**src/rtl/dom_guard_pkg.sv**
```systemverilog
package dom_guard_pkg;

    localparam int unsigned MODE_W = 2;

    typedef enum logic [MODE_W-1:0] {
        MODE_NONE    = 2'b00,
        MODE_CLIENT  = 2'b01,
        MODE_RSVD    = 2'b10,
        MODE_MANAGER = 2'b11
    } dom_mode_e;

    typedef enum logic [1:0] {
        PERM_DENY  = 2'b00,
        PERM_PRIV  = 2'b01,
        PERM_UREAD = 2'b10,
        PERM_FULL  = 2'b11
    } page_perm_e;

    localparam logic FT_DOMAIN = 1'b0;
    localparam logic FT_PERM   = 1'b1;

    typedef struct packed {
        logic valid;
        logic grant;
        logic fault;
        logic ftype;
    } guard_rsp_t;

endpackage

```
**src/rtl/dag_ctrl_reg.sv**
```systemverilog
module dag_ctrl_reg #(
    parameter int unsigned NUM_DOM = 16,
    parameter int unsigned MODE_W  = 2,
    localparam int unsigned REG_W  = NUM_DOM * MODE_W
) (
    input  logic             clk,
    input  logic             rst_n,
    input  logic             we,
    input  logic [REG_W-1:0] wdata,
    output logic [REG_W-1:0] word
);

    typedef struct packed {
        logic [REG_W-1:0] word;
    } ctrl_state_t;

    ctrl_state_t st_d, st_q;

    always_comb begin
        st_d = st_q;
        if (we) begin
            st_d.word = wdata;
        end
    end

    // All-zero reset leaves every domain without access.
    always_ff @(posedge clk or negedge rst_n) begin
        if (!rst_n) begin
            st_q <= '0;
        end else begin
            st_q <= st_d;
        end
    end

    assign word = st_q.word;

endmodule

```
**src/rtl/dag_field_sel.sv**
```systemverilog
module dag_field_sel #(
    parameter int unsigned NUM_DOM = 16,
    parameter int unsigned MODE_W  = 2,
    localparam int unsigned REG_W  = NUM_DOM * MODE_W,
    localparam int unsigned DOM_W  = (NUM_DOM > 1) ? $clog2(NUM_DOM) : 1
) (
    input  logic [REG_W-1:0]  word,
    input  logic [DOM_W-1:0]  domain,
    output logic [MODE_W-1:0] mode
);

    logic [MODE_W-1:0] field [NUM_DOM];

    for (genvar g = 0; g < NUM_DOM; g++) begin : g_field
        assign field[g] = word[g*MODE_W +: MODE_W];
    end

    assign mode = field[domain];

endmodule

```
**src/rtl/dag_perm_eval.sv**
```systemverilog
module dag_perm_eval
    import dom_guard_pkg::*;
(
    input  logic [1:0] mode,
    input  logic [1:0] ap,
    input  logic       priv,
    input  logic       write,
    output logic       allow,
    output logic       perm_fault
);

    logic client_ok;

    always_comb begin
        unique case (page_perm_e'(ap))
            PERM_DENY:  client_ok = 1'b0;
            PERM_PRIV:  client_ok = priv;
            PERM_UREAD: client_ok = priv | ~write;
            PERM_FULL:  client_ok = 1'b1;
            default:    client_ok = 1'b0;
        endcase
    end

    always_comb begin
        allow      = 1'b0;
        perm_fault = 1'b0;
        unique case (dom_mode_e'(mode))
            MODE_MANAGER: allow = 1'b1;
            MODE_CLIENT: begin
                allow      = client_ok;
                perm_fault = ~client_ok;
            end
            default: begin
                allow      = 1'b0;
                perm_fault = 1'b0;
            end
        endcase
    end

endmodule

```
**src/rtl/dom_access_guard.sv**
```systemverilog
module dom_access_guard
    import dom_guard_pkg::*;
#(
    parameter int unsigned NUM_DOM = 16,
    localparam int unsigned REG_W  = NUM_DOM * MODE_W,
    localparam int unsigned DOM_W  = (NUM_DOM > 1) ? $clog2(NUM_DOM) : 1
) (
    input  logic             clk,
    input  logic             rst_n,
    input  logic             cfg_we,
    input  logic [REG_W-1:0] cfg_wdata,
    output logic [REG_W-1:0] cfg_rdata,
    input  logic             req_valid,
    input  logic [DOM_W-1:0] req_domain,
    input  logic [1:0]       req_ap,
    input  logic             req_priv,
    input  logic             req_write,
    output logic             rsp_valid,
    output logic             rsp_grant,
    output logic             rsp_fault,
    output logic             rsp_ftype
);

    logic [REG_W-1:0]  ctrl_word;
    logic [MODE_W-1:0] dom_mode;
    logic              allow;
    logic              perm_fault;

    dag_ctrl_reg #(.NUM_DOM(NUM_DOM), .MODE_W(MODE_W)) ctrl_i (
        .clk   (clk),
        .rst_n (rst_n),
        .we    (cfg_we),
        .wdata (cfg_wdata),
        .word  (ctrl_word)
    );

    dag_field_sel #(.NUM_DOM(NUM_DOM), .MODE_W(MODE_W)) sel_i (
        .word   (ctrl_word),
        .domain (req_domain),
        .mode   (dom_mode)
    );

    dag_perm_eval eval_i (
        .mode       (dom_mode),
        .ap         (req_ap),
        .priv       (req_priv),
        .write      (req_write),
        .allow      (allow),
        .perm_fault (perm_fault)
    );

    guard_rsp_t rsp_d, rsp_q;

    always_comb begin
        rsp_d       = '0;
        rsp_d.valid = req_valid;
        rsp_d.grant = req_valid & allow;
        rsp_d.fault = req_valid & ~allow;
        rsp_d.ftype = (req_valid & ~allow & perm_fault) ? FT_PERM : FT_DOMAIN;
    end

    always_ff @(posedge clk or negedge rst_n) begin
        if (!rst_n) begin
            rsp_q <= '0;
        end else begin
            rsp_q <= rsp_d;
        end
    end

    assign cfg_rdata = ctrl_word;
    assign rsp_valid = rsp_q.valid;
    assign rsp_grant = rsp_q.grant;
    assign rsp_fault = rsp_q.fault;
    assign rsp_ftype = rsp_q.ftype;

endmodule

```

────────────────────────────────────────

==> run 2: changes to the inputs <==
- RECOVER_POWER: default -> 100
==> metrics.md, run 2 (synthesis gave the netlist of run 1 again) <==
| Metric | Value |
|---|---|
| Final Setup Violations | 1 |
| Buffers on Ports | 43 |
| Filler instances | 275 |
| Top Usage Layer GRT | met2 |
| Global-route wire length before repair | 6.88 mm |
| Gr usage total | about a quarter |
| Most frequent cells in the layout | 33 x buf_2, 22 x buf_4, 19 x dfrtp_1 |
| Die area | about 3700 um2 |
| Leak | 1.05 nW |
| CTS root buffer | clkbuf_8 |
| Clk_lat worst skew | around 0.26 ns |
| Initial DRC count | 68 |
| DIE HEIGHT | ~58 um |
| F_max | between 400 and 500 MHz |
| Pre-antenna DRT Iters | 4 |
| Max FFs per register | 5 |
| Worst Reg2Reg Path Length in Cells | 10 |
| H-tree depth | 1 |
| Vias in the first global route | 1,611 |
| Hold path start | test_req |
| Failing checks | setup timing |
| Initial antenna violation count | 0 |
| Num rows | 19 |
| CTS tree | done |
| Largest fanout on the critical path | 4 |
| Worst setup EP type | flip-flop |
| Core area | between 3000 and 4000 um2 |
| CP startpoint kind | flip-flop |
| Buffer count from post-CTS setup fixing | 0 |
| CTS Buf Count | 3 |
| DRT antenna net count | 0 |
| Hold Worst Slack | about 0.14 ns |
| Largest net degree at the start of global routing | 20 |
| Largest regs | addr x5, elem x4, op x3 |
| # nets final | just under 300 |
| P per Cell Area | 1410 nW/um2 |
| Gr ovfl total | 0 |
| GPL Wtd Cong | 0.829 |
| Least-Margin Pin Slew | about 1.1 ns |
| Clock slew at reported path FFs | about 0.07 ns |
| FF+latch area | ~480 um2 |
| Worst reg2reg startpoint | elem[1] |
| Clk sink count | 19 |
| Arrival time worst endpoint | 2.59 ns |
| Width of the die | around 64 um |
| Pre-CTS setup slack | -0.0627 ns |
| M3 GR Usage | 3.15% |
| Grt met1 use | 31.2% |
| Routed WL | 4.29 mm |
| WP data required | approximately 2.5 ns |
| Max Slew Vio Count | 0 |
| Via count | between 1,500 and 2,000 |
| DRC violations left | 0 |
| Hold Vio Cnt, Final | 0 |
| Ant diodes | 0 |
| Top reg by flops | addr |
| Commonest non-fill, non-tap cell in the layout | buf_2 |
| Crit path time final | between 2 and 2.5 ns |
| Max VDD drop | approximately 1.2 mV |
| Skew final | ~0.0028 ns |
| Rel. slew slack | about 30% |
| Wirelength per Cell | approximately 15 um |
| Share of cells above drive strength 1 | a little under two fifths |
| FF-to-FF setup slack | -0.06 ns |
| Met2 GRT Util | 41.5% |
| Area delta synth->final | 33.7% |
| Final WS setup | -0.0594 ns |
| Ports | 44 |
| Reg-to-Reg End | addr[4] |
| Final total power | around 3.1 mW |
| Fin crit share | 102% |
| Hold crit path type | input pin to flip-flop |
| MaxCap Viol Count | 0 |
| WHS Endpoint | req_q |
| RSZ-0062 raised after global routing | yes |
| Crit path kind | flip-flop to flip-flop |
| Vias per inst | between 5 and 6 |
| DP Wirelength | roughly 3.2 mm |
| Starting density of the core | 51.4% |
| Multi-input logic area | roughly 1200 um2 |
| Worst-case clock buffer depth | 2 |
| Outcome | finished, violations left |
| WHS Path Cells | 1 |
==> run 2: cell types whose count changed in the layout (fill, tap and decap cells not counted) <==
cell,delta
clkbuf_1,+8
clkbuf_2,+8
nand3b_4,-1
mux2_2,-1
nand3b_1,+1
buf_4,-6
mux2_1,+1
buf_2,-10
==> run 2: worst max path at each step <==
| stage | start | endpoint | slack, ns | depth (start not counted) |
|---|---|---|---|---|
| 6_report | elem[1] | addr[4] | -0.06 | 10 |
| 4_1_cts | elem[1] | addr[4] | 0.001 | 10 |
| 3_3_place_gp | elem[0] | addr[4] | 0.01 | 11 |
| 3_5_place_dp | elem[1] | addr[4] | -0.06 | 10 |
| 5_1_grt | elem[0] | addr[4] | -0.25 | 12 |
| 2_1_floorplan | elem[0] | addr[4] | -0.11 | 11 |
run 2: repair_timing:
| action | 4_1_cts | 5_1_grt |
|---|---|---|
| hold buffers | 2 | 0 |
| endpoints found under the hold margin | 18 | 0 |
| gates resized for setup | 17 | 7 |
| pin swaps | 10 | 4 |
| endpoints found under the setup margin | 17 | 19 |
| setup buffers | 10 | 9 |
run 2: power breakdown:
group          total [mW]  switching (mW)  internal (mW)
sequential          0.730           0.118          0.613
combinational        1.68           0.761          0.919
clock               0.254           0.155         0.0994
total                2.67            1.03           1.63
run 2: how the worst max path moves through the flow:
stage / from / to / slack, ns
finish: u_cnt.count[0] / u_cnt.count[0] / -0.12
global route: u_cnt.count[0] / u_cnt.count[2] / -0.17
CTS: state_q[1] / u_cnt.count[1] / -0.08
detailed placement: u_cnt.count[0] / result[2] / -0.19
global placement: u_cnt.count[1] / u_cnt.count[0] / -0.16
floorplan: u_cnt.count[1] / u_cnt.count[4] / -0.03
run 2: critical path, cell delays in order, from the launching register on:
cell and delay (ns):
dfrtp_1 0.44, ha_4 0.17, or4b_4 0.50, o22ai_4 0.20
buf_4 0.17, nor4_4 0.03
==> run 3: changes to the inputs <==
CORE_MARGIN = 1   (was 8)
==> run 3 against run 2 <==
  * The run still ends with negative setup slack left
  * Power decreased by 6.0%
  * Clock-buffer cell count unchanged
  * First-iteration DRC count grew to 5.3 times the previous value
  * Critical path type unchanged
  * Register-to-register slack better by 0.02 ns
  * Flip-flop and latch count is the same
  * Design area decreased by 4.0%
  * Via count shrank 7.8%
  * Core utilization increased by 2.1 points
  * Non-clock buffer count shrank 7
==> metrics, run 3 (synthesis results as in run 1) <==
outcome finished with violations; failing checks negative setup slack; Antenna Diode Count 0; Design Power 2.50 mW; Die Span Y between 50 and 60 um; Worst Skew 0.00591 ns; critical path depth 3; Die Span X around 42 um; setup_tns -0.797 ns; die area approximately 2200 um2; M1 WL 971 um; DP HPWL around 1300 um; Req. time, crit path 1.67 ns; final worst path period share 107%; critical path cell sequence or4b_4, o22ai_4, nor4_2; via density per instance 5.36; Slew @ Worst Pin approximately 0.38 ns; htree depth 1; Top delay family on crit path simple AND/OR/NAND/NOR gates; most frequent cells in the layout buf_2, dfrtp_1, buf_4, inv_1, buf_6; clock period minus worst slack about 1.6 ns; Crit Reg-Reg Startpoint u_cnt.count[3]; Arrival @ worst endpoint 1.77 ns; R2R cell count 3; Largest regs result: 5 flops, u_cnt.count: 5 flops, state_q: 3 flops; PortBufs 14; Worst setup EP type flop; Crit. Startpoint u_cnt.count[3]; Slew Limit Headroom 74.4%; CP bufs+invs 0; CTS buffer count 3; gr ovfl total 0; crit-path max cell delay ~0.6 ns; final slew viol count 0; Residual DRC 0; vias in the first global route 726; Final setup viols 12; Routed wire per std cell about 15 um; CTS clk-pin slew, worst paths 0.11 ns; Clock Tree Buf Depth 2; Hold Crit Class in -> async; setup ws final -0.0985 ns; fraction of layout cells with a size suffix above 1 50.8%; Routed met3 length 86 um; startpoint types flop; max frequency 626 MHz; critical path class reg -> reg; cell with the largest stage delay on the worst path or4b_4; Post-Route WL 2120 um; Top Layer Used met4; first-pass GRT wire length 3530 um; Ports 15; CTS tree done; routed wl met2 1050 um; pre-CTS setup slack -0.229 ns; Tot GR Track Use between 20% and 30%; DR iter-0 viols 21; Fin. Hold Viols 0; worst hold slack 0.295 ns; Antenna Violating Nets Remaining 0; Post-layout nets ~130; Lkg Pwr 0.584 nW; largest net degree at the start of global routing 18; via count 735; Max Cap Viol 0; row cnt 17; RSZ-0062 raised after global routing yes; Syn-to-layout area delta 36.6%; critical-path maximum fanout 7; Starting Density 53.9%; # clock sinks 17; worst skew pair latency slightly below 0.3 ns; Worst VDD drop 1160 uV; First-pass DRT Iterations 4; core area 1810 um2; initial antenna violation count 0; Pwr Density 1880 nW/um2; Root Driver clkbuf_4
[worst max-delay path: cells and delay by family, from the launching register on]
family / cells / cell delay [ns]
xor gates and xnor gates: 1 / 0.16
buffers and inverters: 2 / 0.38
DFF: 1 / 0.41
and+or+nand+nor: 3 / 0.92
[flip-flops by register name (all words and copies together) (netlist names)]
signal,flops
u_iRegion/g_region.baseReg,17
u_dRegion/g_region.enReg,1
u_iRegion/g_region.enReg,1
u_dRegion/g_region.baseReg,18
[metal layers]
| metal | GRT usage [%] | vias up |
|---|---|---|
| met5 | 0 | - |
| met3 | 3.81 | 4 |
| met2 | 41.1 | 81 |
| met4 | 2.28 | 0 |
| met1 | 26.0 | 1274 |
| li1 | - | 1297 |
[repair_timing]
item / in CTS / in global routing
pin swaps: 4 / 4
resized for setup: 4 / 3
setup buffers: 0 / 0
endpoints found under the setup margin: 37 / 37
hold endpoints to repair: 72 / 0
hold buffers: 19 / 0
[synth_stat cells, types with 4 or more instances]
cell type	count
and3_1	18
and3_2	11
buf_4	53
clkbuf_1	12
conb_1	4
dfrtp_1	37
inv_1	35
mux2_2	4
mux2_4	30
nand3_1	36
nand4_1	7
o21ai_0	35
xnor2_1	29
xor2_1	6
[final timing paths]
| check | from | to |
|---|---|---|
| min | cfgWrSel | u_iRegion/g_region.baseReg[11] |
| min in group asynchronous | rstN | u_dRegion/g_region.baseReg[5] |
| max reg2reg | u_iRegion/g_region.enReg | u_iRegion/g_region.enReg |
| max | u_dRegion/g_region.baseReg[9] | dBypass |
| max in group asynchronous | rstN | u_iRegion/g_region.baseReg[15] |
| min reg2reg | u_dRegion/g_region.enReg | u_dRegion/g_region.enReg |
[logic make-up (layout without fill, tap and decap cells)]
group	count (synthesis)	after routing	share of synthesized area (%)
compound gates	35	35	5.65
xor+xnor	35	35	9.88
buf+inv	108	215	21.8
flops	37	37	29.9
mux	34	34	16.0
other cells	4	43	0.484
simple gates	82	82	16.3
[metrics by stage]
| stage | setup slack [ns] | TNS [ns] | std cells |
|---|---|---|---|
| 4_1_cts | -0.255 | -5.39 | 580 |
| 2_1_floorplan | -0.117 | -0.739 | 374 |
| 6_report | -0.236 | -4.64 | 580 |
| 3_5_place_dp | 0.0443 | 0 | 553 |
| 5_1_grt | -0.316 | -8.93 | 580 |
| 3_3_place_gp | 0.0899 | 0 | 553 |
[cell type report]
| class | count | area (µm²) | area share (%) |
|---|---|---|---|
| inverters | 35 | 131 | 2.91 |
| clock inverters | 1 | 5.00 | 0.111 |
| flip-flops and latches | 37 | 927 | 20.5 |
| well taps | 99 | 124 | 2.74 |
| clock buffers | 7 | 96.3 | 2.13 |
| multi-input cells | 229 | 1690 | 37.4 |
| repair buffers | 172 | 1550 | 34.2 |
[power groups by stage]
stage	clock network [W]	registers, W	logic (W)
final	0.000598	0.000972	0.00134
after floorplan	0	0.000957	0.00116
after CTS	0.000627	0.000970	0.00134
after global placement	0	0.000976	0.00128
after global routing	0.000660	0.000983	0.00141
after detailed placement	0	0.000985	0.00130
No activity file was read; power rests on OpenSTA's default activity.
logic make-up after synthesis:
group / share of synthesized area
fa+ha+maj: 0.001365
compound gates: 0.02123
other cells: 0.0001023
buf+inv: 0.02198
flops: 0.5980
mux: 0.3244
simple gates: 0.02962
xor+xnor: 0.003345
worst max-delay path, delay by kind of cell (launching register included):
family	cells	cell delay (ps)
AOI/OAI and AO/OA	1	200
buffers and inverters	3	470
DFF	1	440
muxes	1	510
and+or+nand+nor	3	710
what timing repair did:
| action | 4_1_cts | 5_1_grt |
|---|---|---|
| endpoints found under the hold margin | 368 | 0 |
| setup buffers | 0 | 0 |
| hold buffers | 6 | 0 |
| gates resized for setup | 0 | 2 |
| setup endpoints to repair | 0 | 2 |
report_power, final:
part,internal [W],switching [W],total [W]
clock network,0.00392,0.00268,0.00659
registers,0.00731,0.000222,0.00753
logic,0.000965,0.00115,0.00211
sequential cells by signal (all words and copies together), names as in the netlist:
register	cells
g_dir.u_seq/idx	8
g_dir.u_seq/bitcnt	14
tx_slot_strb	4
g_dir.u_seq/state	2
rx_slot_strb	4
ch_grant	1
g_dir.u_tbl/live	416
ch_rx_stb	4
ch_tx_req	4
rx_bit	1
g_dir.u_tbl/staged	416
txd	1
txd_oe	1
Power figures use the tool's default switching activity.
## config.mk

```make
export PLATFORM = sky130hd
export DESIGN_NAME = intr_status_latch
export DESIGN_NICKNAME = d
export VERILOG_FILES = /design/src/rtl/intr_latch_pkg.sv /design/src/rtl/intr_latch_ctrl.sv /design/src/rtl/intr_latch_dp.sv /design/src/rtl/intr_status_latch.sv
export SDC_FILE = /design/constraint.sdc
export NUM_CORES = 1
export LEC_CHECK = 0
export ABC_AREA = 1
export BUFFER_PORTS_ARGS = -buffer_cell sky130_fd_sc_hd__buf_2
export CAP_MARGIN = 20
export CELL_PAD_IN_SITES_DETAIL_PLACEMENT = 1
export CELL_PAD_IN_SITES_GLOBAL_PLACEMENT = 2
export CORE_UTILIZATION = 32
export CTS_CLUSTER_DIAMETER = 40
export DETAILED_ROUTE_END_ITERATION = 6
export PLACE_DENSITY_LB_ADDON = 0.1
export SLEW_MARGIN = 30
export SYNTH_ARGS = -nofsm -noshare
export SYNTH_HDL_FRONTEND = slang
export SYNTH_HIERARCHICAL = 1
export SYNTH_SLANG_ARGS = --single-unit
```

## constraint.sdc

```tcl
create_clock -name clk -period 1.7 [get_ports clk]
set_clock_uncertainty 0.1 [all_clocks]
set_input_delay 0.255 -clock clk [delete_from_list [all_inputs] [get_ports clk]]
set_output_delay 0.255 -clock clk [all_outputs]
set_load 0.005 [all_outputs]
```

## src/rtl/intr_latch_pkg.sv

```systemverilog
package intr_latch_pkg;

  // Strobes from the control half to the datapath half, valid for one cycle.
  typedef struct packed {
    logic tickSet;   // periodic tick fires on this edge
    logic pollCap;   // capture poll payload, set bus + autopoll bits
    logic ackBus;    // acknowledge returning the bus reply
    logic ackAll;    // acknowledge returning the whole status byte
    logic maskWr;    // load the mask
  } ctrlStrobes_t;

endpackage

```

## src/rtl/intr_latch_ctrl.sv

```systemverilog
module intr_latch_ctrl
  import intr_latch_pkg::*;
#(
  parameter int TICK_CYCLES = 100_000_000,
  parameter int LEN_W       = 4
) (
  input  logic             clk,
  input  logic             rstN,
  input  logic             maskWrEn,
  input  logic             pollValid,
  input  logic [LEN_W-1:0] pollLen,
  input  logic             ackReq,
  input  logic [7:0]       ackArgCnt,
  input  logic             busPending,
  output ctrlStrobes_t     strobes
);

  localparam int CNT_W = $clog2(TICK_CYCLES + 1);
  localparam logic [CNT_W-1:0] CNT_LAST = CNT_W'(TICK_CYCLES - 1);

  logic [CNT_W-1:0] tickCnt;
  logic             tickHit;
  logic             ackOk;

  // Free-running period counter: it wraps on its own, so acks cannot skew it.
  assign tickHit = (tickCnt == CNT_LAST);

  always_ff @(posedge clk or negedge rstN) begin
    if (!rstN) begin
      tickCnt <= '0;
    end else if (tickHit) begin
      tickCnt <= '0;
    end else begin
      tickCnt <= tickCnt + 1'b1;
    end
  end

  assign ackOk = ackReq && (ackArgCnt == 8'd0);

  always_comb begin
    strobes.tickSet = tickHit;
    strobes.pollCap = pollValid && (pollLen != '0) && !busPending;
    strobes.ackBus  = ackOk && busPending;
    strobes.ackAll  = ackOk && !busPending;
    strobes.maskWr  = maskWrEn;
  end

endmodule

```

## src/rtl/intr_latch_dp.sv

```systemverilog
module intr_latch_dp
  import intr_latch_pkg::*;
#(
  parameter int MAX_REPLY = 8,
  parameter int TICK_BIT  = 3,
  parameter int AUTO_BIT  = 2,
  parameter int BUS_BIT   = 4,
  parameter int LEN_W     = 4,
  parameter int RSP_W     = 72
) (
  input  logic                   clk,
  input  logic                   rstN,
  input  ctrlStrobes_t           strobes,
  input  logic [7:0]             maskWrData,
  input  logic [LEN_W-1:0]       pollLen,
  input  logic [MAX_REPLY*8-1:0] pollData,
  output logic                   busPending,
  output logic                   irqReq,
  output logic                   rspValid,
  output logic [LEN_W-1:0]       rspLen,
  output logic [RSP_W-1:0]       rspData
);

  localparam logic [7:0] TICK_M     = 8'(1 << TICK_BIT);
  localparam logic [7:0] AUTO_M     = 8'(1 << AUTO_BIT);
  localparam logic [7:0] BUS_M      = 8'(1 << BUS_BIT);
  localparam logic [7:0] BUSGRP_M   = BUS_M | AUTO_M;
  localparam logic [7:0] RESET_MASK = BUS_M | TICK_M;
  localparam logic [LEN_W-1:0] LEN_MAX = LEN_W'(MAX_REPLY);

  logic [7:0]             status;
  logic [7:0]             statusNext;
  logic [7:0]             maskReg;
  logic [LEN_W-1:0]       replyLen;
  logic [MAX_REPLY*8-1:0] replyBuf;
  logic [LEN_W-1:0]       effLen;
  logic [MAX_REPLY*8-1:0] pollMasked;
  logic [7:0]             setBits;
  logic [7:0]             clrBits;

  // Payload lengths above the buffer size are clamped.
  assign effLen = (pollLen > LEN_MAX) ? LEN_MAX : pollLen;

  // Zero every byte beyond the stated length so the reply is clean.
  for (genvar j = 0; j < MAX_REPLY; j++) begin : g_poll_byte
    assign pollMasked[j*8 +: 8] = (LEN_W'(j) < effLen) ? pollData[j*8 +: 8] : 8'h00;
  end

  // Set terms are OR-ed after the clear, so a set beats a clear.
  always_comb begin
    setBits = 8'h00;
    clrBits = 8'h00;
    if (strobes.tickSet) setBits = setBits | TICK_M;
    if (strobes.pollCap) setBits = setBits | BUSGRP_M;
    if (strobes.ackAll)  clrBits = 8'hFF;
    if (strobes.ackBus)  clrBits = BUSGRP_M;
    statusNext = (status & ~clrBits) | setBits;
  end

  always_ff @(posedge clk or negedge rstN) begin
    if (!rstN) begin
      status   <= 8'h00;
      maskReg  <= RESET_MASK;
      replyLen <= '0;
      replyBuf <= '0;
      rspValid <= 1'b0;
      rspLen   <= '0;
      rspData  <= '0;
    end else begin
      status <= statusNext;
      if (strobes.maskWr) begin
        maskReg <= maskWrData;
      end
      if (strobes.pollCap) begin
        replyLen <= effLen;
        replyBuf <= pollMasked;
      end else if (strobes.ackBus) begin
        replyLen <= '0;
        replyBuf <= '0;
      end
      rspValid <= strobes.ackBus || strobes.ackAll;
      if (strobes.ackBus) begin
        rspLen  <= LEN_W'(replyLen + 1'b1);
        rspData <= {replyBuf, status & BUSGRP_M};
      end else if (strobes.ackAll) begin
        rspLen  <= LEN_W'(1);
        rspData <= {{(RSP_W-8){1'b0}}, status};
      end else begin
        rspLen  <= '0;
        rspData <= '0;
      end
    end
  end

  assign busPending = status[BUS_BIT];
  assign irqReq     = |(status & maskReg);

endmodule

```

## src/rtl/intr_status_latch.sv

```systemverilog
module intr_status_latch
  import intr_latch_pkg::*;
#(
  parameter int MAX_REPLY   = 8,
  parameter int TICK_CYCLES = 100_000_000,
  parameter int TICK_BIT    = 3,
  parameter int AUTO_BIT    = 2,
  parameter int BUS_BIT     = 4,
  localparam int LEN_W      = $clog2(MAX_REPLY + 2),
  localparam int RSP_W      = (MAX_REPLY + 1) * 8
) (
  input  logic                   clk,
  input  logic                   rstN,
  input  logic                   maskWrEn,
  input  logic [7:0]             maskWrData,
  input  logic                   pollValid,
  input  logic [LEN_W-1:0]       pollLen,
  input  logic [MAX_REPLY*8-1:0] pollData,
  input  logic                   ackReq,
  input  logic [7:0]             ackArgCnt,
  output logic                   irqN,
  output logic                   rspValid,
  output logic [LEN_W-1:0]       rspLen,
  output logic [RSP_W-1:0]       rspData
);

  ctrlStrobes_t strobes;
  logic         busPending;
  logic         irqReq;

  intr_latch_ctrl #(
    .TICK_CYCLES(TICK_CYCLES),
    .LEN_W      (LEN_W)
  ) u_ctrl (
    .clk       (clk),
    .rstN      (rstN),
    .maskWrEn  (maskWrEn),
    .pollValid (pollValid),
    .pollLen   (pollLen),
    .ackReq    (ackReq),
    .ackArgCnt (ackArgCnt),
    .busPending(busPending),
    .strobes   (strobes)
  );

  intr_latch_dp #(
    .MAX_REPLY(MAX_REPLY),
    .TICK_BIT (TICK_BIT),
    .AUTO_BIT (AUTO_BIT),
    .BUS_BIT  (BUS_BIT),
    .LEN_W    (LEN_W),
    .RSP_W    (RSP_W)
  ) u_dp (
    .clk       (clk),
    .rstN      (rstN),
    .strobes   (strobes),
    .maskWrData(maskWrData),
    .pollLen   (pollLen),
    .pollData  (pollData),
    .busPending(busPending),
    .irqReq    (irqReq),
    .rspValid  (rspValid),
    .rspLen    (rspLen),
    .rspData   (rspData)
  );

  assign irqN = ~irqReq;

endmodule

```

────────────────────────────────────────

Try it: From the records above, quote only the lines running from the line with "path type unchanged" to the line with "metrics, run 3", both lines included.

Output of the exercise:
  * Critical path type unchanged
  * Register-to-register slack better by 0.02 ns
  * Flip-flop and latch count is the same
  * Design area decreased by 4.0%
  * Via count shrank 7.8%
  * Core utilization increased by 2.1 points
  * Non-clock buffer count shrank 7
==> metrics, run 3 (synthesis results as in run 1) <==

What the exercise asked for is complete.